## What the task requires
Among the entries, which lines carry the string "hits"? Copy every one.

###

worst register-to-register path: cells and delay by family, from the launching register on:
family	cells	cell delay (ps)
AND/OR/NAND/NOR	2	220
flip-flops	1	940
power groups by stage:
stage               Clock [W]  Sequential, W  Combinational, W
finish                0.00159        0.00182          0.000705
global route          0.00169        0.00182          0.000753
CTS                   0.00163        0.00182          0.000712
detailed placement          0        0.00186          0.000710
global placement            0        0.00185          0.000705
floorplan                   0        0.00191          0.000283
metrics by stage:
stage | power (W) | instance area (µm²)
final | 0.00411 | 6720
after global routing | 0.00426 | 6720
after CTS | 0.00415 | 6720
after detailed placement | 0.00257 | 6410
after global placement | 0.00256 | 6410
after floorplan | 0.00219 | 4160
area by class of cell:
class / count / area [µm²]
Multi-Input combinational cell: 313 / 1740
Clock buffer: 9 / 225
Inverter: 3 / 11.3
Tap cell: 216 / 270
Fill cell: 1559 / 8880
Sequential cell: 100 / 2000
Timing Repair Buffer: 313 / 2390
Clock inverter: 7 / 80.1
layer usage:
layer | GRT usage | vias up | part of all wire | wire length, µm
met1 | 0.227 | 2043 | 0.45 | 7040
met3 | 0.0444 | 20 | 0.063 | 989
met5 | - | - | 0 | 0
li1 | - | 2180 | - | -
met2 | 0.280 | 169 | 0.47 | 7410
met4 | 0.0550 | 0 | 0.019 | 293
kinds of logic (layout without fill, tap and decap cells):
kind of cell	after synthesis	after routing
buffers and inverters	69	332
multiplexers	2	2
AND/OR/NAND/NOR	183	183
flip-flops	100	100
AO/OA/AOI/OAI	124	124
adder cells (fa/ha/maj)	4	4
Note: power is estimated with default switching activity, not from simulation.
[config.mk]
export PLATFORM = sky130hd
export DESIGN_NAME = evt_irq_unit
export DESIGN_NICKNAME = d
export VERILOG_FILES = /design/src/rtl/evt_irq_pkg.sv /design/src/rtl/evt_irq_status.sv /design/src/rtl/evt_irq_mask.sv /design/src/rtl/evt_irq_combine.sv /design/src/rtl/evt_irq_unit.sv
export SDC_FILE = /design/constraint.sdc
export NUM_CORES = 1
export LEC_CHECK = 0
export BUFFER_PORTS_ARGS = -buffer_cell sky130_fd_sc_hd__buf_2
export CORE_UTILIZATION = 48
export CTS_CLUSTER_DIAMETER = 150
export DETAILED_ROUTE_END_ITERATION = 10
export GPL_TIMING_DRIVEN = 0
export PLACE_DENSITY = 0.82
export SLEW_MARGIN = 20
export SYNTH_ARGS = -nofsm -noshare
export SYNTH_HDL_FRONTEND = slang
export SYNTH_SLANG_ARGS = --single-unit
[constraint.sdc]
create_clock -name clk -period 2.1 [get_ports clk]
set_input_delay 0.525 -clock clk [delete_from_list [all_inputs] [get_ports clk]]
set_output_delay 0.525 -clock clk [all_outputs]
set_load 0.1 [all_outputs]
**src/rtl/nn_hit_pkg.sv**
```systemverilog
package nn_hit_pkg;

  // Pixel position of a channel in the scrambled layout.
  function automatic int pix_of_chan(int ch, int stride, int nch);
    return (ch * stride) % nch;
  endfunction

  // Inverse of pix_of_chan (valid when stride is coprime with nch).
  function automatic int chan_of_pix(int pix, int stride, int nch);
    for (int c = 0; c < nch; c++) begin
      if ((c * stride) % nch == pix) return c;
    end
    return 0;
  endfunction

endpackage

```
**src/rtl/nn_rst_sync.sv**
```systemverilog
module nn_rst_sync (
  input  logic clk,
  input  logic rst_n,
  output logic rst_sync_n
);
  logic meta_q;

  always_ff @(posedge clk or negedge rst_n) begin
    if (!rst_n) begin
      meta_q     <= 1'b0;
      rst_sync_n <= 1'b0;
    end else begin
      meta_q     <= 1'b1;
      rst_sync_n <= meta_q;
    end
  end
endmodule

```
**src/rtl/nn_nbr_gather.sv**
```systemverilog
// For every channel, OR together the hit bits of the channels whose
// pixels surround its own pixel. Wiring is fixed at elaboration.
module nn_nbr_gather #(
  parameter int ROWS   = 10,
  parameter int COLS   = 10,
  parameter int STRIDE = 37,
  localparam int NCH   = ROWS * COLS
) (
  input  logic [NCH-1:0] hit_eff,
  output logic [NCH-1:0] nbr_hit
);
  import nn_hit_pkg::*;

  for (genvar ch = 0; ch < NCH; ch++) begin : g_ch
    localparam int PIX = pix_of_chan(ch, STRIDE, NCH);
    localparam int PR  = PIX / COLS;
    localparam int PC  = PIX % COLS;
    logic [8:0] terms;

    for (genvar k = 0; k < 9; k++) begin : g_k
      localparam int NR = PR + (k / 3) - 1;
      localparam int NC = PC + (k % 3) - 1;
      if (k != 4 && NR >= 0 && NR < ROWS && NC >= 0 && NC < COLS) begin : g_in
        localparam int NB = chan_of_pix(NR * COLS + NC, STRIDE, NCH);
        assign terms[k] = hit_eff[NB];
      end else begin : g_out
        assign terms[k] = 1'b0;
      end
    end

    assign nbr_hit[ch] = |terms;
  end
endmodule

```
**src/rtl/nn_out_reg.sv**
```systemverilog
module nn_out_reg #(
  parameter int W = 100
) (
  input  logic         clk,
  input  logic         rst_n,
  input  logic         en,
  input  logic [W-1:0] d,
  output logic [W-1:0] q
);
  always_ff @(posedge clk or negedge rst_n) begin
    if (!rst_n)  q <= '0;
    else if (en) q <= d;
  end
endmodule

```
**src/rtl/nn_hit_expand.sv**
```systemverilog
module nn_hit_expand #(
  parameter int ROWS   = 10,
  parameter int COLS   = 10,
  parameter int STRIDE = 37,
  localparam int NCH   = ROWS * COLS
) (
  input  logic           clk,
  input  logic           rst_n,
  input  logic           hit_strobe,
  input  logic [NCH-1:0] hits,
  input  logic [NCH-1:0] chan_mask,
  output logic [NCH-1:0] rd_req,
  output logic [NCH-1:0] hit_flag
);
  logic           rst_sync_n;
  logic [NCH-1:0] hit_eff;
  logic [NCH-1:0] nbr_hit;
  logic [NCH-1:0] req_d;
  logic [NCH-1:0] flag_d;

  nn_rst_sync u_rst (
    .clk        (clk),
    .rst_n      (rst_n),
    .rst_sync_n (rst_sync_n)
  );

  always_comb hit_eff = hits & ~chan_mask;

  nn_nbr_gather #(.ROWS(ROWS), .COLS(COLS), .STRIDE(STRIDE)) u_gather (
    .hit_eff (hit_eff),
    .nbr_hit (nbr_hit)
  );

  always_comb begin
    flag_d = hit_eff;
    req_d  = ~chan_mask & (hit_eff | nbr_hit);
  end

  nn_out_reg #(.W(NCH)) u_req_reg (
    .clk (clk), .rst_n (rst_sync_n), .en (hit_strobe), .d (req_d), .q (rd_req)
  );

  nn_out_reg #(.W(NCH)) u_flag_reg (
    .clk (clk), .rst_n (rst_sync_n), .en (hit_strobe), .d (flag_d), .q (hit_flag)
  );

  // masked channels are never requested
  a_r6_mask_blocks: assert property (@(posedge clk) disable iff (!rst_sync_n)
    hit_strobe |=> (rd_req & $past(chan_mask)) == '0);

  // every flagged hit is also requested
  a_r3_flag_in_req: assert property (@(posedge clk) disable iff (!rst_sync_n)
    (hit_flag & ~rd_req) == '0);

  // flag follows the strobed, unmasked hits
  a_r2_flag_sample: assert property (@(posedge clk) disable iff (!rst_sync_n)
    hit_strobe |=> hit_flag == ($past(hits) & ~$past(chan_mask)));

  // outputs hold without a strobe
  a_r8_hold: assert property (@(posedge clk) disable iff (!rst_sync_n)
    !hit_strobe |=> ($stable(rd_req) && $stable(hit_flag)));

  // at most nine requests per direct hit
  a_r9_bounded: assert property (@(posedge clk) disable iff (!rst_sync_n)
    $countones(rd_req) <= 9 * $countones(hit_flag));
endmodule

```
--- config.mk ---
export PLATFORM = sky130hd
export DESIGN_NAME = apg_guard
export DESIGN_NICKNAME = d
export VERILOG_FILES = /design/src/rtl/apg_pkg.sv /design/src/rtl/apg_window.sv /design/src/rtl/apg_select.sv /design/src/rtl/apg_status.sv /design/src/rtl/apg_guard.sv
export SDC_FILE = /design/constraint.sdc
export NUM_CORES = 1
export LEC_CHECK = 0
export BUFFER_PORTS_ARGS = -buffer_cell sky130_fd_sc_hd__buf_2
export CAP_MARGIN = 20
export CORE_MARGIN = 1.5
export CORE_UTILIZATION = 50
export CTS_CLUSTER_DIAMETER = 40
export CTS_CLUSTER_SIZE = 16
export DETAILED_ROUTE_END_ITERATION = 8
export PLACE_DENSITY = 0.72
export SLEW_MARGIN = 20
export SYNTH_ARGS = -nofsm -noshare
export SYNTH_HDL_FRONTEND = slang
export SYNTH_HIERARCHICAL = 1
export SYNTH_SLANG_ARGS = --single-unit
--- constraint.sdc ---
create_clock -name clk -period 5.04 [get_ports clk]
set_input_delay 1.008 -clock clk [delete_from_list [all_inputs] [get_ports clk]]
set_output_delay 1.008 -clock clk [all_outputs]
set_load 0.05 [all_outputs]
--- src/rtl/apg_pkg.sv ---
package apg_pkg;

   // attribute word flag positions (software-visible layout)
   localparam int F_NOACC   = 20;
   localparam int F_NOWR    = 21;
   localparam int F_NOCACHE = 22;
   localparam int F_EN      = 31;

   // register stride and in-window offsets
   localparam int WIN_STRIDE_LOG2 = 4;
   localparam logic [3:0] OFS_ATTR = 4'h0;
   localparam logic [3:0] OFS_SIZE = 4'h8;

   typedef struct packed {
      logic no_acc;
      logic no_wr;
      logic no_cache;
   } perm_t;

   function automatic logic [31:0] lane_mask(input logic [3:0] be);
      logic [31:0] m;
      for (int b = 0; b < 4; b++) m[b*8 +: 8] = {8{be[b]}};
      return m;
   endfunction

   function automatic logic [31:0] merge_word(input logic [31:0] cur,
                                              input logic [31:0] wd,
                                              input logic [3:0]  be);
      logic [31:0] m;
      m = lane_mask(be);
      return (cur & ~m) | (wd & m);
   endfunction

endpackage

--- src/rtl/apg_window.sv ---
module apg_window
   import apg_pkg::*;
#(
   parameter int PAGE_W = 16
) (
   input  logic              clk,
   input  logic              rst_n,
   input  logic              wr_attr,
   input  logic              wr_size,
   input  logic [3:0]        be,
   input  logic [31:0]       wdata,
   input  logic [PAGE_W-1:0] page,
   output logic              hit,
   output perm_t             perm,
   output logic [31:0]       attr_word,
   output logic [31:0]       size_word
);

   logic [PAGE_W-1:0] base_q;
   logic [PAGE_W-1:0] mask_q;
   logic              en_q;
   perm_t             perm_q;
   logic [31:0]       nxt_attr;
   logic [31:0]       nxt_size;

   always_comb begin
      attr_word                = '0;
      attr_word[PAGE_W-1:0]    = base_q;
      attr_word[F_NOACC]       = perm_q.no_acc;
      attr_word[F_NOWR]        = perm_q.no_wr;
      attr_word[F_NOCACHE]     = perm_q.no_cache;
      attr_word[F_EN]          = en_q;
      size_word                = '0;
      size_word[PAGE_W-1:0]    = mask_q;
   end

   assign nxt_attr = merge_word(attr_word, wdata, be);
   assign nxt_size = merge_word(size_word, wdata, be);

   always_ff @(posedge clk) begin
      if (!rst_n) begin
         base_q <= '0;
         mask_q <= '0;
         en_q   <= 1'b0;
         perm_q <= '0;
      end else begin
         if (wr_attr) begin
            base_q          <= nxt_attr[PAGE_W-1:0];
            en_q            <= nxt_attr[F_EN];
            perm_q.no_acc   <= nxt_attr[F_NOACC];
            perm_q.no_wr    <= nxt_attr[F_NOWR];
            perm_q.no_cache <= nxt_attr[F_NOCACHE];
         end
         if (wr_size) mask_q <= nxt_size[PAGE_W-1:0];
      end
   end

   // size field is a mask of don't-care page bits; zero mask means closed
   assign hit  = en_q && (|mask_q) && (((page ^ base_q) & ~mask_q) == '0);
   assign perm = perm_q;


   top_lane_keeps_fields_chk: assert property (@(posedge clk) disable iff (!rst_n)
      (wr_attr && be == 4'b1000) |=> ($stable(base_q) && $stable(perm_q)));


   no_top_lane_keeps_en_chk: assert property (@(posedge clk) disable iff (!rst_n)
      (wr_attr && !be[3]) |=> $stable(en_q));

endmodule

--- src/rtl/apg_select.sv ---
module apg_select
   import apg_pkg::*;
#(
   parameter int NUM_WIN = 8
) (
   input  logic [NUM_WIN-1:0] hit,
   input  perm_t              perm [NUM_WIN],
   output logic               any_hit,
   output perm_t              sel
);

   localparam int IDX_W = (NUM_WIN > 1) ? $clog2(NUM_WIN) : 1;

   logic [IDX_W-1:0] sel_idx;

   // walk from the top so the lowest index is the last to win
   always_comb begin
      any_hit = 1'b0;
      sel     = '0;
      sel_idx = '0;
      for (int i = NUM_WIN - 1; i >= 0; i--) begin
         if (hit[i]) begin
            any_hit = 1'b1;
            sel     = perm[i];
            sel_idx = IDX_W'(i);
         end
      end
   end


   always_comb begin
      if (any_hit) begin
         lowest_win_chk: assert (hit[sel_idx] &&
            ((hit & ((NUM_WIN'(1) << sel_idx) - NUM_WIN'(1))) == '0));
      end
   end

endmodule

--- src/rtl/apg_status.sv ---
module apg_status #(
   parameter int ADDR_W = 32
) (
   input  logic              clk,
   input  logic              rst_n,
   input  logic              capture,
   input  logic              clear,
   input  logic [ADDR_W-1:0] addr,
   input  logic              is_write,
   input  logic              is_cache,
   output logic              valid,
   output logic [ADDR_W-1:0] addr_q,
   output logic              write_q,
   output logic              cache_q
);

   always_ff @(posedge clk) begin
      if (!rst_n) begin
         valid   <= 1'b0;
         addr_q  <= '0;
         write_q <= 1'b0;
         cache_q <= 1'b0;
      end else if (capture && (!valid || clear)) begin
         valid   <= 1'b1;
         addr_q  <= addr;
         write_q <= is_write;
         cache_q <= is_cache;
      end else if (clear) begin
         valid   <= 1'b0;
      end
   end


   record_hold_chk: assert property (@(posedge clk) disable iff (!rst_n)
      (valid && !clear) |=> (valid && $stable(addr_q) && $stable(write_q)));


   clear_empties_chk: assert property (@(posedge clk) disable iff (!rst_n)
      (clear && !capture) |=> !valid);


   clear_and_new_chk: assert property (@(posedge clk) disable iff (!rst_n)
      (clear && capture) |=> (valid && addr_q == $past(addr)));

endmodule

--- src/rtl/apg_guard.sv ---
module apg_guard
   import apg_pkg::*;
#(
   parameter int          NUM_WIN      = 8,
   parameter int          ADDR_W       = 32,
   parameter int          GRAN_LOG2    = 16,
   parameter int          INT_LOG2     = 16,
   parameter int          REG_AW       = 8,
   parameter logic [31:0] INT_BASE_RST = 32'h0000_1400
) (
   input  logic              clk,
   input  logic              rst_n,
   input  logic              cfg_we,
   input  logic [3:0]        cfg_be,
   input  logic [REG_AW-1:0] cfg_addr,
   input  logic [31:0]       cfg_wdata,
   output logic [31:0]       cfg_rdata,
   input  logic              txn_valid,
   input  logic [ADDR_W-1:0] txn_addr,
   input  logic              txn_write,
   input  logic              txn_cache,
   output logic              res_valid,
   output logic              res_allow,
   output logic              res_deny,
   output logic              res_cache_block,
   output logic              viol_valid,
   output logic [ADDR_W-1:0] viol_addr,
   output logic              viol_write,
   output logic              viol_cache
);

   localparam int PAGE_W   = ADDR_W - GRAN_LOG2;
   localparam int INT_SKIP = INT_LOG2 - GRAN_LOG2;
   localparam int WIDX_W   = REG_AW - WIN_STRIDE_LOG2;
   localparam int CLR_OFS  = NUM_WIN << WIN_STRIDE_LOG2;
   localparam int INT_OFS  = CLR_OFS + 4;

   // elaboration-time parameter checks
   if (NUM_WIN < 1 || NUM_WIN > 16) begin : g_bad_nwin
      $error("apg_guard: NUM_WIN out of range");
   end
   if (PAGE_W < 1 || PAGE_W > 20) begin : g_bad_page
      $error("apg_guard: page field must fit bits [19:0]");
   end
   if (INT_LOG2 < GRAN_LOG2 || INT_LOG2 >= ADDR_W) begin : g_bad_int
      $error("apg_guard: INT_LOG2 out of range");
   end
   if (INT_OFS + 4 > (1 << REG_AW)) begin : g_bad_aw
      $error("apg_guard: REG_AW too small for register map");
   end

   // configuration decode
   logic [WIDX_W-1:0] win_idx;
   logic              in_win;
   logic              clr_req;
   logic              wr_int;

   assign win_idx = cfg_addr[REG_AW-1:WIN_STRIDE_LOG2];
   assign in_win  = int'(cfg_addr) < CLR_OFS;
   assign clr_req = cfg_we && (int'(cfg_addr) == CLR_OFS) && cfg_be[0] && cfg_wdata[0];
   assign wr_int  = cfg_we && (int'(cfg_addr) == INT_OFS);

   // windows
   logic [NUM_WIN-1:0] hit_vec;
   logic [NUM_WIN-1:0] wr_attr;
   logic [NUM_WIN-1:0] wr_size;
   perm_t              perm_arr   [NUM_WIN];
   logic [31:0]        attr_words [NUM_WIN];
   logic [31:0]        size_words [NUM_WIN];
   logic [PAGE_W-1:0]  txn_page;

   assign txn_page = txn_addr[ADDR_W-1:GRAN_LOG2];

   for (genvar i = 0; i < NUM_WIN; i++) begin : g_win
      assign wr_attr[i] = cfg_we && in_win && (win_idx == WIDX_W'(i))
                          && (cfg_addr[WIN_STRIDE_LOG2-1:0] == OFS_ATTR);
      assign wr_size[i] = cfg_we && in_win && (win_idx == WIDX_W'(i))
                          && (cfg_addr[WIN_STRIDE_LOG2-1:0] == OFS_SIZE);
      apg_window #(.PAGE_W(PAGE_W)) u_win (
         .clk       (clk),
         .rst_n     (rst_n),
         .wr_attr   (wr_attr[i]),
         .wr_size   (wr_size[i]),
         .be        (cfg_be),
         .wdata     (cfg_wdata),
         .page      (txn_page),
         .hit       (hit_vec[i]),
         .perm      (perm_arr[i]),
         .attr_word (attr_words[i]),
         .size_word (size_words[i])
      );
   end

   // internal register space base (always exempt)
   logic [PAGE_W-1:0] int_base_q;
   logic [31:0]       int_word;
   logic [31:0]       int_nxt;

   always_comb begin
      int_word             = '0;
      int_word[PAGE_W-1:0] = int_base_q;
   end
   assign int_nxt = merge_word(int_word, cfg_wdata, cfg_be);

   always_ff @(posedge clk) begin
      if (!rst_n)      int_base_q <= INT_BASE_RST[PAGE_W-1:0];
      else if (wr_int) int_base_q <= int_nxt[PAGE_W-1:0];
   end

   // readback
   always_comb begin
      cfg_rdata = '0;
      for (int i = 0; i < NUM_WIN; i++) begin
         if (in_win && win_idx == WIDX_W'(i)) begin
            if (cfg_addr[WIN_STRIDE_LOG2-1:0] == OFS_ATTR) cfg_rdata = attr_words[i];
            if (cfg_addr[WIN_STRIDE_LOG2-1:0] == OFS_SIZE) cfg_rdata = size_words[i];
         end
      end
      if (int'(cfg_addr) == INT_OFS) cfg_rdata = int_word;
   end

   // priority pick and decision
   logic  any_hit;
   perm_t sel;
   logic  exempt;
   logic  deny_c;
   logic  cblk_c;

   apg_select #(.NUM_WIN(NUM_WIN)) u_sel (
      .hit     (hit_vec),
      .perm    (perm_arr),
      .any_hit (any_hit),
      .sel     (sel)
   );

   always_comb begin
      exempt = txn_addr[ADDR_W-1:INT_LOG2] == int_base_q[PAGE_W-1:INT_SKIP];
      deny_c = !exempt && any_hit && (sel.no_acc || (txn_write && sel.no_wr));
      cblk_c = !exempt && any_hit && !deny_c && txn_cache && sel.no_cache;
   end

   always_ff @(posedge clk) begin
      if (!rst_n) begin
         res_valid       <= 1'b0;
         res_allow       <= 1'b0;
         res_deny        <= 1'b0;
         res_cache_block <= 1'b0;
      end else begin
         res_valid       <= txn_valid;
         res_allow       <= txn_valid && !deny_c;
         res_deny        <= txn_valid && deny_c;
         res_cache_block <= txn_valid && cblk_c;
      end
   end

   apg_status #(.ADDR_W(ADDR_W)) u_stat (
      .clk      (clk),
      .rst_n    (rst_n),
      .capture  (txn_valid && deny_c),
      .clear    (clr_req),
      .addr     (txn_addr),
      .is_write (txn_write),
      .is_cache (txn_cache),
      .valid    (viol_valid),
      .addr_q   (viol_addr),
      .write_q  (viol_write),
      .cache_q  (viol_cache)
   );


   result_follows_chk: assert property (@(posedge clk) disable iff (!rst_n)
      txn_valid |=> res_valid);


   result_single_chk: assert property (@(posedge clk) disable iff (!rst_n)
      !txn_valid |=> !res_valid);


   one_verdict_chk: assert property (@(posedge clk) disable iff (!rst_n)
      res_valid |-> (res_allow != res_deny));


   quiet_idle_chk: assert property (@(posedge clk) disable iff (!rst_n)
      !res_valid |-> !(res_allow || res_deny || res_cache_block));


   cblk_needs_allow_chk: assert property (@(posedge clk) disable iff (!rst_n)
      res_cache_block |-> res_allow);


   exempt_pass_chk: assert property (@(posedge clk) disable iff (!rst_n)
      (txn_valid && exempt) |=> (res_allow && !res_cache_block));


   deny_logged_chk: assert property (@(posedge clk) disable iff (!rst_n)
      res_deny |-> viol_valid);

endmodule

###

## Output for this task
  input  logic [NCH-1:0] hits,
  always_comb hit_eff = hits & ~chan_mask;
  // flag follows the strobed, unmasked hits
    hit_strobe |=> hit_flag == ($past(hits) & ~$past(chan_mask)));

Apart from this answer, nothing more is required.